PROBLEM DESCRIPTION
Among the records that follow, find the line with "end else if (ctl.sqrt_step) begin" and the line with "export SETUP_SLACK_MARGIN = 0.15". Set down those lines and all lines between them exactly, without adding anything.

START DATA FOR THE TASK

$ cat src/sv/ebc_pkg.sv
// Shared types and constants of the eye blink counter.
// No dependencies; imported by ebc_dist_lane and eye_blink_counter_core.
package ebc_pkg;

  // Field widths
  localparam int COORD_W = 13;
  localparam int ABS_W   = 13;   // |difference| of two coordinates
  localparam int SQ_W    = 27;   // dx*dx + dy*dy
  localparam int RAD_W   = 44;   // radicand (sq << 16), padded to an even width
  localparam int DIST_W  = 22;   // distance in Q.8
  localparam int RATIO_W = 18;   // aspect ratio in Q2.16
  localparam int THR_W   = 16;
  localparam int RUN_W   = 8;
  localparam int CNT_W   = 16;
  localparam int CFG_IDX_W = 2;
  localparam int CFG_DAT_W = 16;

  localparam logic [RATIO_W-1:0] RATIO_MAX = '1;
  localparam logic [RUN_W-1:0]   RUN_MAX   = '1;

  // Register indexes
  localparam logic [CFG_IDX_W-1:0] REG_RATIO_THRESHOLD = 2'd0;
  localparam logic [CFG_IDX_W-1:0] REG_MIN_CLOSED      = 2'd1;

  // Register reset values
  localparam logic [THR_W-1:0] THR_RESET = 16'd13107;  // 0.2 in Q0.16
  localparam logic [RUN_W-1:0] MIN_RESET = 8'd4;

  // Step counts of the serial phases, stored as last index
  localparam int STEP_W = 5;
  localparam logic [STEP_W-1:0] MUL_LAST  = 5'd12;  // 13 multiplier bits
  localparam logic [STEP_W-1:0] SQRT_LAST = 5'd21;  // 22 root bits
  localparam logic [STEP_W-1:0] DIV_LAST  = 5'd17;  // 18 quotient bits

  typedef enum logic [2:0] {
    ST_IDLE,
    ST_MUL,
    ST_SQL,
    ST_SQRT,
    ST_DIVL,
    ST_DIV,
    ST_FIN
  } state_t;

  // Controls from the sequencer to each distance lane
  typedef struct packed {
    logic load;       // capture landmark pair
    logic mul_step;   // one bit of both squarings
    logic sqrt_load;  // sum squares, start the root
    logic sqrt_step;  // one bit of the root
  } lane_ctl_t;

endpackage

$ cat src/sv/ebc_dist_lane.sv
// One distance lane: |p - q| squared bit-serially, then a bit-serial square root.
// Depends on ebc_pkg; driven by the sequencer in eye_blink_counter_core.
module ebc_dist_lane (
  input  logic                                clk,
  input  ebc_pkg::lane_ctl_t                  ctl,
  input  logic signed [ebc_pkg::COORD_W-1:0]  p_x,
  input  logic signed [ebc_pkg::COORD_W-1:0]  p_y,
  input  logic signed [ebc_pkg::COORD_W-1:0]  q_x,
  input  logic signed [ebc_pkg::COORD_W-1:0]  q_y,
  output logic        [ebc_pkg::DIST_W-1:0]   dist_q8
);
  import ebc_pkg::*;

  localparam int PROD_W = 2 * ABS_W + 1;   // {accumulator, multiplier}
  localparam int REM_W  = DIST_W + 1;

  logic signed [COORD_W:0] dx, dy;
  logic [ABS_W-1:0]        ax, ay;

  logic [ABS_W-1:0]  mcx_r, mcy_r;
  logic [PROD_W-1:0] px_r, py_r;
  logic [RAD_W-1:0]  rad_r;
  logic [REM_W-1:0]  rem_r;
  logic [DIST_W-1:0] root_r;

  logic [ABS_W+1:0]  sumx, sumy;
  logic [SQ_W-1:0]   sq;
  logic [REM_W+1:0]  rem_sh, trial, rem_sub;
  logic              ge;

  // Absolute differences, taken at the input transfer
  assign dx = {p_x[COORD_W-1], p_x} - {q_x[COORD_W-1], q_x};
  assign dy = {p_y[COORD_W-1], p_y} - {q_y[COORD_W-1], q_y};
  assign ax = dx[COORD_W] ? ABS_W'(-dx) : ABS_W'(dx);
  assign ay = dy[COORD_W] ? ABS_W'(-dy) : ABS_W'(dy);

  // Shift-add squaring: add the multiplicand on a set low bit, shift right
  assign sumx = {1'b0, px_r[PROD_W-1:ABS_W]} + {2'b00, (px_r[0] ? mcx_r : '0)};
  assign sumy = {1'b0, py_r[PROD_W-1:ABS_W]} + {2'b00, (py_r[0] ? mcy_r : '0)};
  assign sq   = SQ_W'({1'b0, px_r[2*ABS_W-1:0]}) + SQ_W'({1'b0, py_r[2*ABS_W-1:0]});

  // Restoring square root, two radicand bits per step
  assign rem_sh  = {rem_r, rad_r[RAD_W-1 -: 2]};
  assign trial   = {1'b0, root_r, 2'b01};
  assign ge      = (rem_sh >= trial);
  assign rem_sub = rem_sh - trial;

  always_ff @(posedge clk) begin
    if (ctl.load) begin
      mcx_r <= ax;
      mcy_r <= ay;
      px_r  <= {(PROD_W-ABS_W)'(0), ax};
      py_r  <= {(PROD_W-ABS_W)'(0), ay};
    end else if (ctl.mul_step) begin
      px_r <= {sumx, px_r[ABS_W-1:1]};
      py_r <= {sumy, py_r[ABS_W-1:1]};
    end

    if (ctl.sqrt_load) begin
      rad_r  <= {1'b0, sq, 16'd0};
      rem_r  <= '0;
      root_r <= '0;
    end else if (ctl.sqrt_step) begin
      rad_r  <= {rad_r[RAD_W-3:0], 2'b00};
      rem_r  <= ge ? rem_sub[REM_W-1:0] : rem_sh[REM_W-1:0];
      root_r <= {root_r[DIST_W-2:0], ge};
    end
  end

  assign dist_q8 = root_r;

endmodule
--- config.mk ---
export PLATFORM = sky130hd
export DESIGN_NAME = bracket_pair_matcher_core
export DESIGN_NICKNAME = d
export VERILOG_FILES = /design/src/rtl/bpm_pkg.sv /design/src/rtl/bpm_front.sv /design/src/rtl/bpm_fifo.sv /design/src/rtl/bpm_back.sv /design/src/rtl/bracket_pair_matcher_core.sv
export SDC_FILE = /design/constraint.sdc
export NUM_CORES = 1
export LEC_CHECK = 0
export BUFFER_PORTS_ARGS = -buffer_cell sky130_fd_sc_hd__buf_4
export CORE_ASPECT_RATIO = 1.2
export CORE_UTILIZATION = 49
export CTS_CLUSTER_DIAMETER = 50
export DETAILED_ROUTE_END_ITERATION = 8
export GPL_ROUTABILITY_DRIVEN = 0
export PLACE_DENSITY = 0.71
export RECOVER_POWER = 25
export SETUP_SLACK_MARGIN = 0.15
export SLEW_MARGIN = 20
export SYNTH_ARGS = -nofsm -noshare
export SYNTH_HDL_FRONTEND = slang
export SYNTH_HIERARCHICAL = 1
export SYNTH_SLANG_ARGS = --single-unit
--- constraint.sdc ---
create_clock -name i_clk -period 4.6 [get_ports i_clk]
set_clock_uncertainty 0.05 [all_clocks]
set_input_delay 0.92 -clock i_clk [delete_from_list [all_inputs] [get_ports i_clk]]
set_output_delay 0.92 -clock i_clk [all_outputs]
set_load 0.02 [all_outputs]
## config.mk

```make
export PLATFORM = sky130hd
export DESIGN_NAME = cbp_step_div
export DESIGN_NICKNAME = d
export VERILOG_FILES = /design/src/rtl/cbp_pkg.sv /design/src/rtl/cbp_step_div.sv
export SDC_FILE = /design/constraint.sdc
export NUM_CORES = 2
export LEC_CHECK = 0
export BUFFER_PORTS_ARGS = -buffer_cell sky130_fd_sc_hd__buf_2
export CAP_MARGIN = 10
export CELL_PAD_IN_SITES_DETAIL_PLACEMENT = 2
export CELL_PAD_IN_SITES_GLOBAL_PLACEMENT = 2
export CORE_UTILIZATION = 35
export CTS_CLUSTER_SIZE = 14
export DETAILED_ROUTE_END_ITERATION = 8
export PLACE_DENSITY_LB_ADDON = 0.1
export SLEW_MARGIN = 5
export SYNTH_ARGS = -nofsm -noshare
export SYNTH_HDL_FRONTEND = slang
export SYNTH_SLANG_ARGS = --single-unit
```

## constraint.sdc

```tcl
create_clock -name clk -period 6.25 [get_ports clk]
set_input_delay 0.3125 -clock clk [delete_from_list [all_inputs] [get_ports clk]]
set_output_delay 0.3125 -clock clk [all_outputs]
set_load 0.005 [all_outputs]
```
--- src/hdl/double_buffered_led_framebuffer_assert.svh ---
// Assertion macros for the LED frame store, clocked on clk_i, off during reset.
`ifndef DOUBLE_BUFFERED_LED_FRAMEBUFFER_ASSERT_SVH
`define DOUBLE_BUFFERED_LED_FRAMEBUFFER_ASSERT_SVH

// same-cycle implication
`define DBLF_ASSERT_IMP(label, ante, cons, msg) \
  label: assert property (@(posedge clk_i) disable iff (!rst_ni) (ante) |-> (cons)) \
    else $error(msg);

// next-cycle implication
`define DBLF_ASSERT_NXT(label, ante, cons, msg) \
  label: assert property (@(posedge clk_i) disable iff (!rst_ni) (ante) |=> (cons)) \
    else $error(msg);

`endif

--- src/hdl/dblf_pkg.sv ---
// Shared constants and opcode codes for the LED frame store.
package dblf_pkg;

  localparam int SCREEN_COLS_DEF = 32;
  localparam int SCREEN_ROWS_DEF = 16;
  localparam int COORD_W         = 8;
  localparam int BYTE_W          = 8;
  localparam int OP_W            = 3;

  typedef enum logic [OP_W-1:0] {
    OP_CLEAR   = 3'd0,
    OP_FILL    = 3'd1,
    OP_PRESENT = 3'd2,
    OP_ACK     = 3'd3,
    OP_TICK    = 3'd4
  } op_e;

endpackage
==> config.mk <==
export PLATFORM = sky130hd
export DESIGN_NAME = breakpoint_match_table
export DESIGN_NICKNAME = d
export VERILOG_FILES = /design/src/rtl/bmt_pkg.sv /design/src/rtl/bmt_cell.sv /design/src/rtl/breakpoint_match_table.sv
export SDC_FILE = /design/constraint.sdc
export NUM_CORES = 1
export LEC_CHECK = 0
export BUFFER_PORTS_ARGS = -buffer_cell sky130_fd_sc_hd__clkbuf_2
export CORE_MARGIN = 2
export CORE_UTILIZATION = 60
export CTS_BUF_LIST = sky130_fd_sc_hd__clkbuf_8
export DETAILED_ROUTE_END_ITERATION = 12
export PLACE_DENSITY = 0.74
export RECOVER_POWER = 25
export SETUP_SLACK_MARGIN = 0.4
export SLEW_MARGIN = 20
export SYNTH_ARGS = -nofsm -noshare
export SYNTH_HDL_FRONTEND = slang
export SYNTH_HIERARCHICAL = 1
export SYNTH_SLANG_ARGS = --single-unit
export TNS_END_PERCENT = 1
==> constraint.sdc <==
create_clock -name clk -period 6.15 [get_ports clk]
set_clock_uncertainty 0.15 [all_clocks]
set_input_delay 0.9225 -clock clk [delete_from_list [all_inputs] [get_ports clk]]
set_output_delay 0.9225 -clock clk [all_outputs]
set_load 0.01 [all_outputs]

END DATA FOR THE TASK

EXERCISE SOLUTION
    end else if (ctl.sqrt_step) begin
      rad_r  <= {rad_r[RAD_W-3:0], 2'b00};
      rem_r  <= ge ? rem_sub[REM_W-1:0] : rem_sh[REM_W-1:0];
      root_r <= {root_r[DIST_W-2:0], ge};
    end
  end

  assign dist_q8 = root_r;

endmodule
--- config.mk ---
export PLATFORM = sky130hd
export DESIGN_NAME = bracket_pair_matcher_core
export DESIGN_NICKNAME = d
export VERILOG_FILES = /design/src/rtl/bpm_pkg.sv /design/src/rtl/bpm_front.sv /design/src/rtl/bpm_fifo.sv /design/src/rtl/bpm_back.sv /design/src/rtl/bracket_pair_matcher_core.sv
export SDC_FILE = /design/constraint.sdc
export NUM_CORES = 1
export LEC_CHECK = 0
export BUFFER_PORTS_ARGS = -buffer_cell sky130_fd_sc_hd__buf_4
export CORE_ASPECT_RATIO = 1.2
export CORE_UTILIZATION = 49
export CTS_CLUSTER_DIAMETER = 50
export DETAILED_ROUTE_END_ITERATION = 8
export GPL_ROUTABILITY_DRIVEN = 0
export PLACE_DENSITY = 0.71
export RECOVER_POWER = 25
export SETUP_SLACK_MARGIN = 0.15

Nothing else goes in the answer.